* Requirement *
Transcribe exactly the lines that begin the material and continue through the line containing "logic [DATA_W-1:0] m_data;". Leave out whatever follows.

=-=-=

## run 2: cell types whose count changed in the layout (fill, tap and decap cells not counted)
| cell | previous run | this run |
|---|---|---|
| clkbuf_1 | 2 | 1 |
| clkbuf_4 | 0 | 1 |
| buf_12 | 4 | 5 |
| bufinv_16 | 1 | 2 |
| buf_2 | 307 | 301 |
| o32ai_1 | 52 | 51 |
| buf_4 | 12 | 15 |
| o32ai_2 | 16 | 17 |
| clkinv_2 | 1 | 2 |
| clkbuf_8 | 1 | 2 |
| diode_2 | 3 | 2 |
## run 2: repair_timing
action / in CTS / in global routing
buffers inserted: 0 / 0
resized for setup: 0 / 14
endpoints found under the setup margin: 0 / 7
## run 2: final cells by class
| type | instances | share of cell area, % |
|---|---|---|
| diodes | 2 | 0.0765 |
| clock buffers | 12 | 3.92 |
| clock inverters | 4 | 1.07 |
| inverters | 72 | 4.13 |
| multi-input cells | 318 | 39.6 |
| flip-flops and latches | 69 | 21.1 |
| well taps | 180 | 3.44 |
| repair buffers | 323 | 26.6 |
--- src/rtl/mem_b_readback_ctrl_if.sv ---
// Purpose: bundles the memory B read port and the streamed-word valid/ready port.
// Latency: none, wiring only.
// Backpressure: m_ready from the consumer throttles m_valid/m_data from the controller.
interface mem_b_readback_ctrl_if #(
  parameter int DATA_W = 8,
  parameter int ADDR_W = 2
);
  logic              start;
  logic [DATA_W-1:0] ram_data;
  logic [ADDR_W-1:0] addr_b;
  logic              re_b;
  logic [DATA_W-1:0] m_data;
  logic              m_valid;
  logic              m_ready;
  logic              busy;
  logic              done;

  // Controller side
  modport master (
    input  start, ram_data, m_ready,
    output addr_b, re_b, m_data, m_valid, busy, done
  );

  // Environment side: requester, memory B and consumer
  modport slave (
    output start, ram_data, m_ready,
    input  addr_b, re_b, m_data, m_valid, busy, done
  );
endinterface

--- src/rtl/mem_b_readback_ctrl.sv ---
// Purpose: walks memory B from address 0 to DEPTH-1 and streams each word out on valid/ready.
// Latency: start in cycle 0, first read in cycle 1, first m_valid in cycle 3; 1 word/cycle sustained.
// Backpressure: 2-entry buffer; reads are only issued when buffered plus in-flight words leave room.
module mem_b_readback_ctrl #(
  parameter int DATA_W = 8,
  parameter int ADDR_W = 2,
  parameter int DEPTH  = 4
) (
  input logic                  clk,
  input logic                  rst,
  mem_b_readback_ctrl_if.master bus
);

  localparam logic [ADDR_W-1:0] LAST_ADDR = ADDR_W'(DEPTH - 1);
  localparam logic [ADDR_W-1:0] ADDR_ONE  = ADDR_W'(1);

  typedef enum logic [1:0] {
    IDLE  = 2'd0,
    READ  = 2'd1,
    DRAIN = 2'd2
  } state_t;

  state_t            state_q;
  logic [ADDR_W-1:0] addr_q;
  logic              inflight_q;
  logic [1:0]        occ_q;
  logic [1:0]        occ_d;
  logic [DATA_W-1:0] head_q;     // buffer head, drives m_data directly
  logic [DATA_W-1:0] tail_q;     // second buffer entry
  logic              m_valid_q;
  logic              busy_q;
  logic              done_q;

  logic              pop;
  logic              capture;
  logic              issue;
  logic              drain_done;
  logic [2:0]        pending;

  // Handshake, issue decision and next occupancy
  always_comb begin
    pop        = m_valid_q && bus.m_ready;
    capture    = inflight_q;
    // Words that will sit in the buffer after this edge, before any new read lands.
    pending    = {1'b0, occ_q} + {2'b00, inflight_q} - {2'b00, pop};
    issue      = (state_q == READ) && (pending < 3'd2);
    occ_d      = occ_q + {1'b0, capture} - {1'b0, pop};
    // Last read already landed (no in-flight) and the buffer empties at this edge.
    drain_done = (state_q == DRAIN) && !inflight_q && (occ_d == 2'd0);
  end

  // FSM, address counter, 2-entry buffer and registered outputs
  always_ff @(posedge clk) begin
    if (!rst) begin
      state_q    <= IDLE;
      addr_q     <= '0;
      inflight_q <= 1'b0;
      occ_q      <= 2'd0;
      head_q     <= '0;
      tail_q     <= '0;
      m_valid_q  <= 1'b0;
      busy_q     <= 1'b0;
      done_q     <= 1'b0;
    end else begin
      inflight_q <= issue;
      occ_q      <= occ_d;
      m_valid_q  <= (occ_d != 2'd0);
      done_q     <= 1'b0;

      // Head is the oldest word; a pop shifts the tail forward so FIFO order holds.
      case ({capture, pop})
        2'b11: begin
          if (occ_q == 2'd2) begin
            head_q <= tail_q;
            tail_q <= bus.ram_data;
          end else begin
            head_q <= bus.ram_data;
          end
        end
        2'b10: begin
          if (occ_q == 2'd0) head_q <= bus.ram_data;
          else               tail_q <= bus.ram_data;
        end
        2'b01: begin
          if (occ_q == 2'd2) head_q <= tail_q;
        end
        default: ;
      endcase

      case (state_q)
        IDLE: begin
          if (bus.start) begin
            state_q <= READ;
            busy_q  <= 1'b1;
            addr_q  <= '0;
          end
        end
        READ: begin
          if (issue) begin
            // Address parks on the last word so it never runs past DEPTH-1.
            if (addr_q == LAST_ADDR) state_q <= DRAIN;
            else                     addr_q  <= addr_q + ADDR_ONE;
          end
        end
        DRAIN: begin
          if (drain_done) begin
            state_q <= IDLE;
            busy_q  <= 1'b0;
            done_q  <= 1'b1;
            addr_q  <= '0;
          end
        end
        default: state_q <= IDLE;
      endcase
    end
  end

  assign bus.addr_b  = addr_q;
  assign bus.re_b    = issue;
  assign bus.m_data  = head_q;
  assign bus.m_valid = m_valid_q;
  assign bus.busy    = busy_q;
  assign bus.done    = done_q;

endmodule

--- src/flat_wrapper.sv ---
// flat-port wrapper written by rule: the top's interface ports become plain ports
module mem_b_readback_ctrl_flat 
#(
  parameter int DATA_W = 8,
  parameter int ADDR_W = 2,
  parameter int DEPTH  = 4
)
  (clk, rst, bus_start, bus_ram_data, bus_m_ready, bus_addr_b, bus_re_b, bus_m_data, bus_m_valid, bus_busy, bus_done);
  mem_b_readback_ctrl_if #(.DATA_W(DATA_W), .ADDR_W(ADDR_W)) bus_i ();
  input logic clk;
  input logic rst;
  input wire logic [$bits(bus_i.start)-1:0] bus_start;
  input wire logic [$bits(bus_i.ram_data)-1:0] bus_ram_data;
  input wire logic [$bits(bus_i.m_ready)-1:0] bus_m_ready;
  output wire logic [$bits(bus_i.addr_b)-1:0] bus_addr_b;
  output wire logic [$bits(bus_i.re_b)-1:0] bus_re_b;
  output wire logic [$bits(bus_i.m_data)-1:0] bus_m_data;
  output wire logic [$bits(bus_i.m_valid)-1:0] bus_m_valid;
  output wire logic [$bits(bus_i.busy)-1:0] bus_busy;
  output wire logic [$bits(bus_i.done)-1:0] bus_done;
  assign bus_i.start = bus_start;
  assign bus_i.ram_data = bus_ram_data;
  assign bus_i.m_ready = bus_m_ready;
  assign bus_addr_b = bus_i.addr_b;
  assign bus_re_b = bus_i.re_b;
  assign bus_m_data = bus_i.m_data;
  assign bus_m_valid = bus_i.m_valid;
  assign bus_busy = bus_i.busy;
  assign bus_done = bus_i.done;
  mem_b_readback_ctrl #(.DATA_W(DATA_W), .ADDR_W(ADDR_W), .DEPTH(DEPTH)) u_core (.clk(clk), .rst(rst), .bus(bus_i));
endmodule
--- config.mk ---
export PLATFORM = sky130hd
export DESIGN_NAME = mem_b_readback_ctrl_flat
export DESIGN_NICKNAME = d
export VERILOG_FILES = /design/src/rtl/mem_b_readback_ctrl_if.sv /design/src/rtl/mem_b_readback_ctrl.sv /design/src/flat_wrapper.sv
export SDC_FILE = /design/constraint.sdc
export NUM_CORES = 1
export LEC_CHECK = 0
export ABC_AREA = 1
export CAP_MARGIN = 5
export CELL_PAD_IN_SITES_DETAIL_PLACEMENT = 0
export CELL_PAD_IN_SITES_GLOBAL_PLACEMENT = 1
export CORE_ASPECT_RATIO = 0.6
export CORE_UTILIZATION = 37
export CTS_BUF_LIST = sky130_fd_sc_hd__clkbuf_2 sky130_fd_sc_hd__clkbuf_4 sky130_fd_sc_hd__clkbuf_8
export DETAILED_ROUTE_END_ITERATION = 12
export GPL_ROUTABILITY_DRIVEN = 1
export PLACE_DENSITY_LB_ADDON = 0.1
export SLEW_MARGIN = 5
export SYNTH_ARGS = -nofsm -noshare
export SYNTH_HDL_FRONTEND = slang
export SYNTH_SLANG_ARGS = --single-unit
--- constraint.sdc ---
create_clock -name clk -period 2.6 [get_ports clk]
set_clock_uncertainty 0.15 [all_clocks]
set_input_delay 0.26 -clock clk [delete_from_list [all_inputs] [get_ports clk]]
set_output_delay 0.26 -clock clk [all_outputs]
set_load 0.005 [all_outputs]
==> impl_metrics.json <==
{
  "netlist_area_um2": 1240,
  "antenna_cells": 0,
  "worstSetupPathType": "in -> out",
  "path_max_fanout": 3,
  "hold_ws_ns": 0.318,
  "h-tree-depth": 1,
  "dp_cells": 243,
  "seq_area_frac_synth": 0.419,
  "start_kind": "input pin",
  "grt_start_max_net_pins": 17,
  "rsz0062_at_grt": "no",
  "drtIter0Drc": 56,
  "drive_above_1_share": 0.131,
  "power.leakage_uw": 0.000745,
  "finalHoldViolations": 0,
  "clk_pin_slew_ns": 0.09,
  "dp_hpwl_um": 2120,
  "wl_um": 2830,
  "die_x_um": 76.8,
  "gr-total-overflow": 0,
  "io_pins": 26,
  "end_kind": "output port",
  "maxSlewHeadroom": 0.694,
  "clk_latency_ns": 0.27,
  "area.growth.synth_to_final_pct": 30.8,
  "power_density_nw_per_um2": 1020,
  "rows": 15,
  "final_cells": 248,
  "root_buffer": "clkbuf_8",
  "cts_buffer_depth": 2,
  "vias": 1153,
  "synth-xor-area-share": 0.00704,
  "synth-simple-area-share": 0.281,
  "cts_hold_buf": 0,
  "yosysUniqueCellTypes": 24,
  "start_util": 0.412,
  "dpl_cell_area_um2": 1550,
  "core_um2": 3020,
  "fmax_mhz": 402,
  "finalCriticalPeriod_ns": 2.49,
  "first_pass_iters": 4,
  "drcViolationCount": 0,
  "cp.arrival_ns": 2.08,
  "die_height_um": 46.9,
  "final_cell_area_um2": 1630,
  "antenna_found_initial": 0,
  "worstHoldPathType": "reg -> reg",
  "syn_inst": 175,
  "maxCapViolations": 0,
  "gp_congestion": 0.773,
  "status": "complete, no violations",
  "synth_top_family_by_area": "simple AND/OR/NAND/NOR gates",
  "cts_tree": "done",
  "setup_viol": 0,
  "synthAdderAreaFrac": 0.0362,
  "avgSynthCellArea_um2": 7.11,
  "worstMarginPinSlew_ns": 0.458,
  "synth_compound_area_frac": 0.149,
  "cts_sinks": 26,
  "ant_nets": 0,
  "ir_drop_v": 0.000401,
  "ys_warn_count": 0,
  "viasPerCell": 4.65,
  "dieArea_um2": 3600,
  "fin_nets": 222,
  "slew_viol_final": 0,
  "cts_buffers": 3,
  "grt_pass1_wl_um": 4670,
  "period_share": 0.957,
  "grt_usage": 0.172,
  "first_global_vias": 1052,
  "wl_per_cell_um": 11.4,
  "cp_data_required_time_ns": 2.19,
  "syn_nets": 190,
  "portBuffers": 25,
  "muxShareOfSynthArea": 0,
  "ys_seq_elements": 26
}
==> worst max-delay path: stages <==
cell             delay, ns
clkdlybuf4s50_1       0.47
nand2_2               0.06
xor2_1                0.16
inv_1                 0.06
ha_2                  0.19
fa_1                  0.49
inv_2                 0.08
nand3_2               0.08
nor2_1                0.11
buf_2                 0.11
==> flip-flops by register name (all words and copies together), names as in the netlist <==
signal / count
u_core.occ_q: 2
u_core.tail_q: 8
u_core.bus.m_valid: 1
u_core.bus.done: 1
u_core.bus.busy: 1
u_core.state_q: 2
u_core.capture: 1
u_core.bus.addr_b: 2
u_core.bus.m_data: 8
==> kinds of logic (layout without fill, tap and decap cells) <==
family,count (synthesis),after routing
AND/OR/NAND/NOR,83,83
buffers and inverters,32,63
AO/OA/AOI/OAI,30,30
flip-flops,26,26
adder cells (fa/ha/maj),3,3
XOR/XNOR,1,1
==> cell usage after synthesis, drive strengths merged <==
| cell type | count | area share |
|---|---|---|
| buf | 2 | 0.018 |
| nand4 | 2 | 0.010 |
| a21oi | 11 | 0.059 |
| o21ai | 17 | 0.074 |
| ha | 2 | 0.020 |
| nand2 | 35 | 0.11 |
| inv | 28 | 0.085 |
| a21o | 1 | 0.0060 |
| nor3 | 1 | 0.0040 |
| fa | 1 | 0.016 |
| nor4 | 1 | 0.0050 |
| dfxtp | 26 | 0.42 |
| nand3 | 12 | 0.048 |
| clkbuf | 2 | 0.0060 |
| a21boi | 1 | 0.0091 |
| xor2 | 1 | 0.0070 |
| nand3b | 1 | 0.0060 |
| nor2 | 31 | 0.096 |
==> power breakdown <==
| part | internal (µW) | total (µW) | switching, µW |
|---|---|---|---|
| Sequential | 515 | 586 | 71.3 |
| Clock | 135 | 263 | 127 |
| Combinational | 386 | 814 | 429 |
==> placed cells by master, fill, tap and decap left out, drive strengths merged <==
| master | Yosys | routed |
|---|---|---|
| nand3 | 12 | 12 |
| fa | 1 | 1 |
| nor3 | 1 | 1 |
| ha | 2 | 2 |
| nand3b | 1 | 1 |
| nor4 | 1 | 1 |
| a21o | 1 | 1 |
| clkdlybuf4s50 | 0 | 24 |
| inv | 28 | 28 |
| a21oi | 11 | 11 |
| nand2 | 35 | 35 |
| nand4 | 2 | 2 |
| o21ai | 17 | 17 |
| buf | 2 | 7 |
| nor2 | 31 | 31 |
| a21boi | 1 | 1 |
| dfxtp | 26 | 26 |
| xor2 | 1 | 1 |
| clkbuf | 2 | 4 |
==> repair_timing <==
action,in CTS,in global routing
buffers inserted,1,0
hold endpoints to repair,0,0
pin swaps,4,1
gates resized for setup,8,1
endpoints found under the setup margin,1,3
==> layer usage <==
metal	wire (µm)	GRT usage	part of all wire	vias up
met5	0	0	0	-
met4	27	0.0692	0.0095	0
met3	150	0.0466	0.053	5
met2	1160	0.271	0.41	24
met1	1500	0.230	0.53	517
li1	-	-	-	607
==> stage by stage <==
stage                      util  total power, µW  setup TNS [ns]  worst slack (ns)
after CTS                 0.537             1680               0            0.0791
after floorplan               -             1060               0             0.504
after global placement    0.514             1370          -0.308            -0.308
after global routing      0.538             1810               0            0.0114
final                     0.538             1660               0             0.111
after detailed placement  0.514             1390          -0.370            -0.332
==> path summary, 6_finish.rpt <==
check	endpoint	from	cells after the start	slack, ns
setup / recovery	bus_re_b	bus_m_ready	10	0.11
hold / removal	u_core.bus.busy	u_core.bus.busy	2	0.32
setup reg to reg	u_core.bus.addr_b[1]	u_core.bus.m_valid	13	0.32
hold reg to reg	u_core.bus.busy	u_core.bus.busy	2	0.32
==> final cells by class <==
| type | instances | area [µm²] |
|---|---|---|
| tap | 42 | 52.6 |
| timing repair buffer | 31 | 290 |
| inverter | 28 | 105 |
| clock buffer | 4 | 55.1 |
| sequential | 26 | 520 |
| fill | 283 | 1400 |
| multi-input combinational | 117 | 603 |
(Power assumes the default switching activity.)
### src/rtl/uart_transceiver_if.sv
// Parallel-side bundle of the 8N1 UART: TX request/status, RX data/strobe, and both serial pins.
// Signal prefixes are from the UART's point of view (slave modport).
interface uart_transceiver_if;
    logic       i_Tx_DV;
    logic [7:0] i_Tx_Byte;
    logic       o_Tx_Active;
    logic       o_Tx_Serial;
    logic       o_Tx_Done;
    logic       i_Rx_Serial;
    logic       o_Rx_DV;
    logic [7:0] o_Rx_Byte;

    modport slave (
        input  i_Tx_DV, i_Tx_Byte, i_Rx_Serial,
        output o_Tx_Active, o_Tx_Serial, o_Tx_Done, o_Rx_DV, o_Rx_Byte
    );

    modport master (
        output i_Tx_DV, i_Tx_Byte, i_Rx_Serial,
        input  o_Tx_Active, o_Tx_Serial, o_Tx_Done, o_Rx_DV, o_Rx_Byte
    );
endinterface

### src/rtl/uart_transceiver.sv
// 8N1 UART with independent transmitter and receiver sharing one clock and reset.
// Fixed baud: CLKS_PER_BIT clocks per bit; receiver samples at mid-bit after a 2-flop synchronizer.
module uart_transceiver #(
    parameter int CLKS_PER_BIT = 234
) (
    input  logic               i_Clock,
    input  logic               i_Resetn,
    uart_transceiver_if.slave  io_uart
);

    localparam int CW = (CLKS_PER_BIT > 1) ? $clog2(CLKS_PER_BIT) : 1;
    localparam logic [CW-1:0] LAST_CNT = CW'(CLKS_PER_BIT - 1);
    localparam logic [CW-1:0] MID_CNT  = CW'((CLKS_PER_BIT - 1) / 2);

    typedef enum logic [2:0] {
        S_IDLE    = 3'd0,
        S_START   = 3'd1,
        S_DATA    = 3'd2,
        S_STOP    = 3'd3,
        S_CLEANUP = 3'd4
    } state_t;

    // ---------------- transmitter ----------------
    state_t        r_tx_state,  w_tx_state_next;
    logic [CW-1:0] r_tx_cnt,    w_tx_cnt_next;
    logic [2:0]    r_tx_idx,    w_tx_idx_next;
    logic [7:0]    r_tx_data,   w_tx_data_next;
    logic          r_tx_serial, w_tx_serial_next;
    logic          r_tx_active, w_tx_active_next;
    logic          r_tx_done,   w_tx_done_next;
    logic [2:0]    w_tx_idx_inc;

    assign w_tx_idx_inc = r_tx_idx + 3'd1;

    always_ff @(posedge i_Clock or negedge i_Resetn) begin
        if (!i_Resetn) begin
            r_tx_state  <= S_IDLE;
            r_tx_cnt    <= '0;
            r_tx_idx    <= '0;
            r_tx_data   <= '0;
            r_tx_serial <= 1'b1;
            r_tx_active <= 1'b0;
            r_tx_done   <= 1'b0;
        end else begin
            r_tx_state  <= w_tx_state_next;
            r_tx_cnt    <= w_tx_cnt_next;
            r_tx_idx    <= w_tx_idx_next;
            r_tx_data   <= w_tx_data_next;
            r_tx_serial <= w_tx_serial_next;
            r_tx_active <= w_tx_active_next;
            r_tx_done   <= w_tx_done_next;
        end
    end

    // The serial output is registered, so each state loads the level for the bit that starts next.
    always_comb begin
        w_tx_state_next  = r_tx_state;
        w_tx_cnt_next    = r_tx_cnt;
        w_tx_idx_next    = r_tx_idx;
        w_tx_data_next   = r_tx_data;
        w_tx_serial_next = r_tx_serial;
        w_tx_active_next = r_tx_active;
        w_tx_done_next   = 1'b0;
        case (r_tx_state)
            S_IDLE: begin
                w_tx_serial_next = 1'b1;
                w_tx_cnt_next    = '0;
                w_tx_idx_next    = '0;
                if (io_uart.i_Tx_DV) begin
                    w_tx_data_next   = io_uart.i_Tx_Byte;
                    w_tx_active_next = 1'b1;
                    w_tx_serial_next = 1'b0;
                    w_tx_state_next  = S_START;
                end
            end
            S_START: begin
                if (r_tx_cnt == LAST_CNT) begin
                    w_tx_cnt_next    = '0;
                    w_tx_serial_next = r_tx_data[0];
                    w_tx_state_next  = S_DATA;
                end else begin
                    w_tx_cnt_next = r_tx_cnt + 1'b1;
                end
            end
            S_DATA: begin
                if (r_tx_cnt == LAST_CNT) begin
                    w_tx_cnt_next = '0;
                    if (r_tx_idx == 3'd7) begin
                        w_tx_idx_next    = '0;
                        w_tx_serial_next = 1'b1;
                        w_tx_state_next  = S_STOP;
                    end else begin
                        w_tx_idx_next    = w_tx_idx_inc;
                        w_tx_serial_next = r_tx_data[w_tx_idx_inc];
                    end
                end else begin
                    w_tx_cnt_next = r_tx_cnt + 1'b1;
                end
            end
            S_STOP: begin
                if (r_tx_cnt == LAST_CNT) begin
                    w_tx_cnt_next    = '0;
                    w_tx_done_next   = 1'b1;
                    w_tx_active_next = 1'b0;
                    w_tx_state_next  = S_CLEANUP;
                end else begin
                    w_tx_cnt_next = r_tx_cnt + 1'b1;
                end
            end
            S_CLEANUP: w_tx_state_next = S_IDLE;
            default:   w_tx_state_next = S_IDLE;
        endcase
    end

    assign io_uart.o_Tx_Serial = r_tx_serial;
    assign io_uart.o_Tx_Active = r_tx_active;
    assign io_uart.o_Tx_Done   = r_tx_done;

    // ---------------- receiver ----------------
    logic          r_rx_sync1, r_rx_sync2;
    logic          w_rx_line;
    state_t        r_rx_state, w_rx_state_next;
    logic [CW-1:0] r_rx_cnt,   w_rx_cnt_next;
    logic [2:0]    r_rx_idx,   w_rx_idx_next;
    logic [7:0]    r_rx_shift, w_rx_shift_next;
    logic [7:0]    r_rx_byte,  w_rx_byte_next;
    logic          r_rx_dv,    w_rx_dv_next;
    logic          r_rx_armed, w_rx_armed_next;

    assign w_rx_line = r_rx_sync2;

    always_ff @(posedge i_Clock or negedge i_Resetn) begin
        if (!i_Resetn) begin
            r_rx_sync1 <= 1'b1;
            r_rx_sync2 <= 1'b1;
            r_rx_state <= S_IDLE;
            r_rx_cnt   <= '0;
            r_rx_idx   <= '0;
            r_rx_shift <= '0;
            r_rx_byte  <= '0;
            r_rx_dv    <= 1'b0;
            r_rx_armed <= 1'b0;
        end else begin
            r_rx_sync1 <= io_uart.i_Rx_Serial;
            r_rx_sync2 <= r_rx_sync1;
            r_rx_state <= w_rx_state_next;
            r_rx_cnt   <= w_rx_cnt_next;
            r_rx_idx   <= w_rx_idx_next;
            r_rx_shift <= w_rx_shift_next;
            r_rx_byte  <= w_rx_byte_next;
            r_rx_dv    <= w_rx_dv_next;
            r_rx_armed <= w_rx_armed_next;
        end
    end

    // A start is only accepted after the line has been seen high in IDLE, so a stuck-low
    // line following a framing error cannot retrigger reception.
    always_comb begin
        w_rx_state_next = r_rx_state;
        w_rx_cnt_next   = r_rx_cnt;
        w_rx_idx_next   = r_rx_idx;
        w_rx_shift_next = r_rx_shift;
        w_rx_byte_next  = r_rx_byte;
        w_rx_armed_next = r_rx_armed;
        w_rx_dv_next    = 1'b0;
        case (r_rx_state)
            S_IDLE: begin
                w_rx_cnt_next = '0;
                w_rx_idx_next = '0;
                if (w_rx_line) begin
                    w_rx_armed_next = 1'b1;
                end else if (r_rx_armed) begin
                    w_rx_armed_next = 1'b0;
                    w_rx_state_next = S_START;
                end
            end
            S_START: begin
                if (r_rx_cnt == MID_CNT) begin
                    w_rx_cnt_next   = '0;
                    w_rx_state_next = w_rx_line ? S_IDLE : S_DATA;
                end else begin
                    w_rx_cnt_next = r_rx_cnt + 1'b1;
                end
            end
            S_DATA: begin
                if (r_rx_cnt == LAST_CNT) begin
                    w_rx_cnt_next             = '0;
                    w_rx_shift_next[r_rx_idx] = w_rx_line;
                    if (r_rx_idx == 3'd7) begin
                        w_rx_idx_next   = '0;
                        w_rx_state_next = S_STOP;
                    end else begin
                        w_rx_idx_next = r_rx_idx + 3'd1;
                    end
                end else begin
                    w_rx_cnt_next = r_rx_cnt + 1'b1;
                end
            end
            S_STOP: begin
                if (r_rx_cnt == LAST_CNT) begin
                    w_rx_cnt_next   = '0;
                    w_rx_state_next = S_CLEANUP;
                    if (w_rx_line) begin
                        w_rx_byte_next = r_rx_shift;
                        w_rx_dv_next   = 1'b1;
                    end
                end else begin
                    w_rx_cnt_next = r_rx_cnt + 1'b1;
                end
            end
            S_CLEANUP: w_rx_state_next = S_IDLE;
            default:   w_rx_state_next = S_IDLE;
        endcase
    end

    assign io_uart.o_Rx_DV   = r_rx_dv;
    assign io_uart.o_Rx_Byte = r_rx_byte;

endmodule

=-=-=

* Written answer *
## run 2: cell types whose count changed in the layout (fill, tap and decap cells not counted)
| cell | previous run | this run |
|---|---|---|
| clkbuf_1 | 2 | 1 |
| clkbuf_4 | 0 | 1 |
| buf_12 | 4 | 5 |
| bufinv_16 | 1 | 2 |
| buf_2 | 307 | 301 |
| o32ai_1 | 52 | 51 |
| buf_4 | 12 | 15 |
| o32ai_2 | 16 | 17 |
| clkinv_2 | 1 | 2 |
| clkbuf_8 | 1 | 2 |
| diode_2 | 3 | 2 |
## run 2: repair_timing
action / in CTS / in global routing
buffers inserted: 0 / 0
resized for setup: 0 / 14
endpoints found under the setup margin: 0 / 7
## run 2: final cells by class
| type | instances | share of cell area, % |
|---|---|---|
| diodes | 2 | 0.0765 |
| clock buffers | 12 | 3.92 |
| clock inverters | 4 | 1.07 |
| inverters | 72 | 4.13 |
| multi-input cells | 318 | 39.6 |
| flip-flops and latches | 69 | 21.1 |
| well taps | 180 | 3.44 |
| repair buffers | 323 | 26.6 |
--- src/rtl/mem_b_readback_ctrl_if.sv ---
// Purpose: bundles the memory B read port and the streamed-word valid/ready port.
// Latency: none, wiring only.
// Backpressure: m_ready from the consumer throttles m_valid/m_data from the controller.
interface mem_b_readback_ctrl_if #(
  parameter int DATA_W = 8,
  parameter int ADDR_W = 2
);
  logic              start;
  logic [DATA_W-1:0] ram_data;
  logic [ADDR_W-1:0] addr_b;
  logic              re_b;
  logic [DATA_W-1:0] m_data;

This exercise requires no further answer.